Releases: delta-io/delta-sharing
Delta Sharing 0.2.0
We are excited to announce the release of Delta Sharing 0.2.0, which introduces the following improvements and fixes multiple issues:
Improvements:
- Added official Docker images for Delta Sharing Server
- Added an examples project to show how to try the open Delta Sharing Server (#26)
- Added the
conf
directory to the Delta Sharing Server classpath to allow users to add their Hadoop configuration files in the directory (#45) - Added retry with exponential backoff for REST requests in the Python connector (#49)
Bug fixes:
- Added the minimum
fsspec
requirement in the Python connector (#23) - Fixed an issue when files in a table have no stats in the Python connector (#30)
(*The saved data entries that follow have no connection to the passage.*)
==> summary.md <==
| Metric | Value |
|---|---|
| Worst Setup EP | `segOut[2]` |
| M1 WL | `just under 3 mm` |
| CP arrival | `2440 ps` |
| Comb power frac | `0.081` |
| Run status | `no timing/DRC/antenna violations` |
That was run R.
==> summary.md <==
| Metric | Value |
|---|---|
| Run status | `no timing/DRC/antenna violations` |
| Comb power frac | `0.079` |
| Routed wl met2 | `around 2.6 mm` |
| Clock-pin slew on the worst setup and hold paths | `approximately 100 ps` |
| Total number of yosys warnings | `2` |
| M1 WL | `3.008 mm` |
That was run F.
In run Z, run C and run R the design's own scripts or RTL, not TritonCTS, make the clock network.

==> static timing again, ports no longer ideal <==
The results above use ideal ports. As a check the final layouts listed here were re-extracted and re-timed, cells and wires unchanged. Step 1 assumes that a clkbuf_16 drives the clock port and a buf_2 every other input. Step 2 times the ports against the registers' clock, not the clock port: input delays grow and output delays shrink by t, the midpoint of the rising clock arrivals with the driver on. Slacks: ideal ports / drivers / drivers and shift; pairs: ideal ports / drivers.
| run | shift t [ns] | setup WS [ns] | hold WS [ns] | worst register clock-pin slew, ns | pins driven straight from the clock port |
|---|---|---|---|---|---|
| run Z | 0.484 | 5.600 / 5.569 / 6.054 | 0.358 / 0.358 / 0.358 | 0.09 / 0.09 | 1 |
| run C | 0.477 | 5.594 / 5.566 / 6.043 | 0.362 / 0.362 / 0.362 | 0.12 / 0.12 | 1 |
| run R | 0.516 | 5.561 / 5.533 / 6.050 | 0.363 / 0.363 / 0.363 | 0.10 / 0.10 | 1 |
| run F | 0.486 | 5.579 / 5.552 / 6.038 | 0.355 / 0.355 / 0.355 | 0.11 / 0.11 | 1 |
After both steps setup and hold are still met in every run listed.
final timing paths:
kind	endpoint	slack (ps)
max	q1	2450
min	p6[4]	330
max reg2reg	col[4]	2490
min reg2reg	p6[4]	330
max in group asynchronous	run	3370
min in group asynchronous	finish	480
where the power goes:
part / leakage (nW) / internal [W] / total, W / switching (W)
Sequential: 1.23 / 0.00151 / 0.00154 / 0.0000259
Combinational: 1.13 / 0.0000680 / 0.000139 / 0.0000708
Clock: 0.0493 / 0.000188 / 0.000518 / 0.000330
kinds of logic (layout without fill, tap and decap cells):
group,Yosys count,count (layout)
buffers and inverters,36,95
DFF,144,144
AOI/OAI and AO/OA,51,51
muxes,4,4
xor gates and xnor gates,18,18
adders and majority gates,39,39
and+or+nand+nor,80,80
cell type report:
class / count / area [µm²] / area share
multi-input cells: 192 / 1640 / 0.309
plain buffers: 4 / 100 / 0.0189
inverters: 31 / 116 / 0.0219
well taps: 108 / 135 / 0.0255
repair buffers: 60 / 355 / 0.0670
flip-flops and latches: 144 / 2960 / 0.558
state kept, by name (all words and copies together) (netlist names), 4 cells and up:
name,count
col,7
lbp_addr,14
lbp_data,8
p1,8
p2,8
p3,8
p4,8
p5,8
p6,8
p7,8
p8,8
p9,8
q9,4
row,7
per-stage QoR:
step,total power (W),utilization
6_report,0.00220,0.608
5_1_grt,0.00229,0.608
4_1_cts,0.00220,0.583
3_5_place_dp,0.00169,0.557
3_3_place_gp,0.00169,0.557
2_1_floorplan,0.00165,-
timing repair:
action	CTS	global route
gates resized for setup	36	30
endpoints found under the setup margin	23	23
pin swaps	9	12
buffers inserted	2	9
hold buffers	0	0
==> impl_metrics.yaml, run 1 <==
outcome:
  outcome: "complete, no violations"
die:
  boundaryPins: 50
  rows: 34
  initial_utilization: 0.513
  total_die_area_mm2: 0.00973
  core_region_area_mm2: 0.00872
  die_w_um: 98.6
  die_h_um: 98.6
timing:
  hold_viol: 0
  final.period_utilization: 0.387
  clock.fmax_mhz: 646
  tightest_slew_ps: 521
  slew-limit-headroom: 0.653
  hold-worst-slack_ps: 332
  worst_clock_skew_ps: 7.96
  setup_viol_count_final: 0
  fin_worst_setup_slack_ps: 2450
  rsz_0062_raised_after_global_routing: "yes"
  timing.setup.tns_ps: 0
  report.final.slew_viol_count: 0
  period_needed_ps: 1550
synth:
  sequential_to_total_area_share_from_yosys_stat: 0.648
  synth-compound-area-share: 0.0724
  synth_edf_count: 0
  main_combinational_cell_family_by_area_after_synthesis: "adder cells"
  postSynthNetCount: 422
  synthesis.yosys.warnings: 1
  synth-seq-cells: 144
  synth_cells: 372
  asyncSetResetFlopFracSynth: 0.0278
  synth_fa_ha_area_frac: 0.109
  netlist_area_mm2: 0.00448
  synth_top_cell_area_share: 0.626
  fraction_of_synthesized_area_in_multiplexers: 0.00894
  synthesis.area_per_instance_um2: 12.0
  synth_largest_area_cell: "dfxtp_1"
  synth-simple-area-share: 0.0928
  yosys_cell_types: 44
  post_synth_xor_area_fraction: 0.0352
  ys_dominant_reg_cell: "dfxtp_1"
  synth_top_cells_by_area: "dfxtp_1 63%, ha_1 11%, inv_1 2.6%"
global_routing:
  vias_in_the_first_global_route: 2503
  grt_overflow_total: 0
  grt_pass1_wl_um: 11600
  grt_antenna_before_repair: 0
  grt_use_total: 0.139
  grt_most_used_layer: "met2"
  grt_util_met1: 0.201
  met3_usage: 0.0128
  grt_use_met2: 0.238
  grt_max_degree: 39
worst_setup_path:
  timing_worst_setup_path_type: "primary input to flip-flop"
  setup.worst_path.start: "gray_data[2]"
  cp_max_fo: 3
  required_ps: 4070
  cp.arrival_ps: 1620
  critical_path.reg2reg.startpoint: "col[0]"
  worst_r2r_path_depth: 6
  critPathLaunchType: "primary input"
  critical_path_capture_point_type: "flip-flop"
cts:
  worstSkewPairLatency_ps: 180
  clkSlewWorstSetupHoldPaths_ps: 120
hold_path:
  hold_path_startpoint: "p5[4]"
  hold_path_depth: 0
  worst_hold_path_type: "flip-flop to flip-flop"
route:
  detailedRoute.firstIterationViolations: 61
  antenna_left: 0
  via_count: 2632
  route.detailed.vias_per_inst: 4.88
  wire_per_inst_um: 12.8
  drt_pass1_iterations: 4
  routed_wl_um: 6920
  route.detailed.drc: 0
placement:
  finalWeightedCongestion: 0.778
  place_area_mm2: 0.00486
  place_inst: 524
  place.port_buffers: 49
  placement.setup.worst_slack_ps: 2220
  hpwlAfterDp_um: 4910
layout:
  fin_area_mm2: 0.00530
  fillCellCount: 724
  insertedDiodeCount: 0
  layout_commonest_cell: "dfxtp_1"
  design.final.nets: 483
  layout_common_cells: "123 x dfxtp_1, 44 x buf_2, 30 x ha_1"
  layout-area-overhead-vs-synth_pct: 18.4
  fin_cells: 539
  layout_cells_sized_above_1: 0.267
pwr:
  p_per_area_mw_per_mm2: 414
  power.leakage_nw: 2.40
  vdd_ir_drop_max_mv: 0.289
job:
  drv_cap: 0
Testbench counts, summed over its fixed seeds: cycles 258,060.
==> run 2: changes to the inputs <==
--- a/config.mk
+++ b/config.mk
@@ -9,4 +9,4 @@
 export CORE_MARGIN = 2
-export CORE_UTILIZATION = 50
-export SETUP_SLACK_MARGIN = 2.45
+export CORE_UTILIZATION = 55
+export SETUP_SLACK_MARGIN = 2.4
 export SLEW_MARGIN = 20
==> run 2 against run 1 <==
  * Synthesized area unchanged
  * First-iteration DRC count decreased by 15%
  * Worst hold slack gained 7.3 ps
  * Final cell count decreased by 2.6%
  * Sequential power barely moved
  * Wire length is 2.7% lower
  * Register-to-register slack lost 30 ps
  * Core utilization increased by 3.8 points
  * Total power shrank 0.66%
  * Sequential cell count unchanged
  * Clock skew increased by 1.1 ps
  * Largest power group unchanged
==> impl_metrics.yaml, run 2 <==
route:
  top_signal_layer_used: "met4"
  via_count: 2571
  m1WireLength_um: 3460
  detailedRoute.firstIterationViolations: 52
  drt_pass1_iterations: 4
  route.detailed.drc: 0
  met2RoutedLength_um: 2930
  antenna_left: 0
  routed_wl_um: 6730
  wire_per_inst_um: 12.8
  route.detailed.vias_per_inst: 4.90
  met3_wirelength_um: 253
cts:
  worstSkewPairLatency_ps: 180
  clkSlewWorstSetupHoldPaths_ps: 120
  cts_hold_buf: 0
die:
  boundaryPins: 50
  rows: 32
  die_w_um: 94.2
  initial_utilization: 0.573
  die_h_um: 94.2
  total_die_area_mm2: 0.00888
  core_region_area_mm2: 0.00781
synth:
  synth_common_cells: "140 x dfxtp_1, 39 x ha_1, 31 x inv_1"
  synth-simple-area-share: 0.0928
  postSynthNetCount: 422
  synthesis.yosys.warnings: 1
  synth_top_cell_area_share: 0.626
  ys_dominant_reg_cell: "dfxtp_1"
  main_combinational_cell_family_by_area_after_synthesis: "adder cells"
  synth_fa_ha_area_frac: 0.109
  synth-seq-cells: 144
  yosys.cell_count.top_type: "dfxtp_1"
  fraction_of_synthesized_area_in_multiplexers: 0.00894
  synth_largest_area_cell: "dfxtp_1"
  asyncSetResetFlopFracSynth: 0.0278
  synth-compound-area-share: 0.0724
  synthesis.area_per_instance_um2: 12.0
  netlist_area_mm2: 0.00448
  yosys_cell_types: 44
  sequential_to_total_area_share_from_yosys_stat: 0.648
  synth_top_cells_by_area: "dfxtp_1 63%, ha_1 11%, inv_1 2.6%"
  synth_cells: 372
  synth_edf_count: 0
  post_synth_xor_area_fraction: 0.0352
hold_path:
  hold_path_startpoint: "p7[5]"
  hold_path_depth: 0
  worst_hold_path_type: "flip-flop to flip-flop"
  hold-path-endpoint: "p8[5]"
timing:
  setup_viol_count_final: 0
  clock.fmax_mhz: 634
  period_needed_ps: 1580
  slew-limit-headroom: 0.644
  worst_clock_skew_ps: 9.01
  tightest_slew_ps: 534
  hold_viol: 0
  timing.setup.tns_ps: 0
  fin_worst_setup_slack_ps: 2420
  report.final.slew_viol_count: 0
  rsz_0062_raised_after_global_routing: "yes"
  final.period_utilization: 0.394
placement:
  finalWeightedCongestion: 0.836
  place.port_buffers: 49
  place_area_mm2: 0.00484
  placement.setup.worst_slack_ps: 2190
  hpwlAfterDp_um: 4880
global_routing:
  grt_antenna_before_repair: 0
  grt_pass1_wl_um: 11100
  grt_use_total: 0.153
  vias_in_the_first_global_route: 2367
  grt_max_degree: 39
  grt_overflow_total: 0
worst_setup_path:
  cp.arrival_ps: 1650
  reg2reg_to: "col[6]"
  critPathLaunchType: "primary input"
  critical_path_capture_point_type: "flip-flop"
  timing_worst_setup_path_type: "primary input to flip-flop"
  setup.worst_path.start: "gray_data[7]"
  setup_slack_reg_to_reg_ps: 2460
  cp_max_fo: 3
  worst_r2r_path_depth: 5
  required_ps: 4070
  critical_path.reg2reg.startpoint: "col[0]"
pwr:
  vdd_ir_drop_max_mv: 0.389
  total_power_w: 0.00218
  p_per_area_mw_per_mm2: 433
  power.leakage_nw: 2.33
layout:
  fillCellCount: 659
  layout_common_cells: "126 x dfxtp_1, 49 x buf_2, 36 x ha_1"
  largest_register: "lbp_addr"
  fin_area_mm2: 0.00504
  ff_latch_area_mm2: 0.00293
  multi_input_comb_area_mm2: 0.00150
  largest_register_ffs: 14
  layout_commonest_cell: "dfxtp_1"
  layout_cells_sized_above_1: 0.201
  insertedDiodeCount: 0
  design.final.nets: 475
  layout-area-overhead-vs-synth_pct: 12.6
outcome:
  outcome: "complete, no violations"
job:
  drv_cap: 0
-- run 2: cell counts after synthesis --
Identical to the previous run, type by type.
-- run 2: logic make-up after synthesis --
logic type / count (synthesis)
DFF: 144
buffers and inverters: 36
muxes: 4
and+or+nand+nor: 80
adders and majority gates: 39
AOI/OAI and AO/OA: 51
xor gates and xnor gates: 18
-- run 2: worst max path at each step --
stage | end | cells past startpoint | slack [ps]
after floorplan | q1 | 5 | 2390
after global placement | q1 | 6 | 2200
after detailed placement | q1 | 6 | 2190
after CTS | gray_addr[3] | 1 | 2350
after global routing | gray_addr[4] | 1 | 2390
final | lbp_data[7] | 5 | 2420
- Improve error handling in Delta Sharing Server to report 400 Bad Request properly (#32)
- Fixed the table schema when a table is empty in the Python connector (#37)
- Fixed KeyError when there are no shared tables in the Python connector (#50)
Credits: Denny Lee, Matei Zaharia, Shixiong Zhu, Yaohua, Yuhong Chen, dobachi
Delta Sharing 0.1.0
We are excited to announce the release of Delta Sharing 0.1.0.
Delta Sharing is an open protocol for secure real-time exchange of large datasets, which enables organizations to share data in real time regardless of which computing platforms they use. It is a simple REST protocol that securely shares access to part of a cloud dataset and leverages modern cloud storage systems, such as S3, ADLS, or GCS, to reliably transfer data.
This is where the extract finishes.